**src/rtl/mult_booth_ctrl.sv**
```systemverilog
// Radix-2 Booth multiplier sequencer: drives datapath controls, captures product.
// Optional MULT_FAST_SKIP_EN skips the ADD cycle for 00/11 Booth pairs.
package mult_booth_pkg;
    typedef struct packed {
        logic load_A;
        logic load_B;
        logic load_add;
        logic shift_HQ_LQ_Q_1;
        logic add_sub;
    } mult_control_t;
endpackage

module mult_booth_ctrl
    import mult_booth_pkg::*;
#(
    parameter int N = 8
) (
    input  logic          clk,
    input  logic          rst,
    input  logic          start,
    output logic          start_ready,
    input  logic [N-1:0]  A_in,
    input  logic [N-1:0]  B_in,
    output logic [N-1:0]  A,
    output logic [N-1:0]  B,
    output logic          dp_clr,
    output mult_control_t mult_control,
    input  logic [1:0]    Q_LSB,
    input  logic [2*N-1:0] Y,
    output logic [2*N-1:0] product,
    output logic          result_valid,
    input  logic          result_ready,
    output logic          busy
);
    localparam int CW = $clog2(N);

    typedef enum logic [2:0] {
        IDLE, CLEAR, LOAD, EVAL, ADD, SHIFT, CAPTURE, DONE
    } state_t;

    state_t        state, state_nxt;
    logic [CW-1:0] cnt;
    logic [1:0]    op;

    assign start_ready = (state == IDLE);
    assign busy        = (state != IDLE);

    always_ff @(posedge clk or negedge rst) begin
        if (!rst) begin
            state        <= IDLE;
            A            <= '0;
            B            <= '0;
            cnt          <= '0;
            op           <= '0;
            product      <= '0;
            result_valid <= 1'b0;
        end else begin
            state <= state_nxt;
            unique case (state)
                IDLE: begin
                    if (start) begin
                        A   <= A_in;
                        B   <= B_in;
                        cnt <= '0;
                    end
                end
                EVAL:  op  <= Q_LSB;
                SHIFT: cnt <= cnt + 1'b1;
                CAPTURE: begin
                    product      <= Y;
                    result_valid <= 1'b1;
                end
                DONE: begin
                    if (result_ready)
                        result_valid <= 1'b0;
                end
                default: ;
            endcase
        end
    end

    // Controls decode only from registered state/op, so they cannot glitch.
    always_comb begin
        state_nxt            = state;
        mult_control         = '0;
        mult_control.add_sub = (state != IDLE);
        dp_clr               = 1'b0;
        unique case (state)
            IDLE: begin
                if (start)
                    state_nxt = CLEAR;
            end
            CLEAR: begin
                dp_clr    = 1'b1;
                state_nxt = LOAD;
            end
            LOAD: begin
                mult_control.load_A = 1'b1;
                mult_control.load_B = 1'b1;
                state_nxt           = EVAL;
            end
            EVAL: begin
`ifdef MULT_FAST_SKIP_EN
                state_nxt = (Q_LSB[1] ^ Q_LSB[0]) ? ADD : SHIFT;
`else
                state_nxt = ADD;
`endif
            end
            ADD: begin
                unique case (1'b1)
                    (op == 2'b01): begin
                        mult_control.load_add = 1'b1;
                        mult_control.add_sub  = 1'b1;
                    end
                    (op == 2'b10): begin
                        mult_control.load_add = 1'b1;
                        mult_control.add_sub  = 1'b0;
                    end
                    default: ;
                endcase
                state_nxt = SHIFT;
            end
            SHIFT: begin
                mult_control.shift_HQ_LQ_Q_1 = 1'b1;
                state_nxt = (cnt == CW'(N - 1)) ? CAPTURE : EVAL;
            end
            CAPTURE: state_nxt = DONE;
            DONE: begin
                if (result_ready)
                    state_nxt = IDLE;
            end
            default: state_nxt = IDLE;
        endcase
    end
endmodule

```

TASK GOAL ::
Each line above where the word "input" occurs should be returned in full.

RESPONSE AREA ::
    input  logic          clk,
    input  logic          rst,
    input  logic          start,
    input  logic [N-1:0]  A_in,
    input  logic [N-1:0]  B_in,
    input  logic [1:0]    Q_LSB,
    input  logic [2*N-1:0] Y,
    input  logic          result_ready,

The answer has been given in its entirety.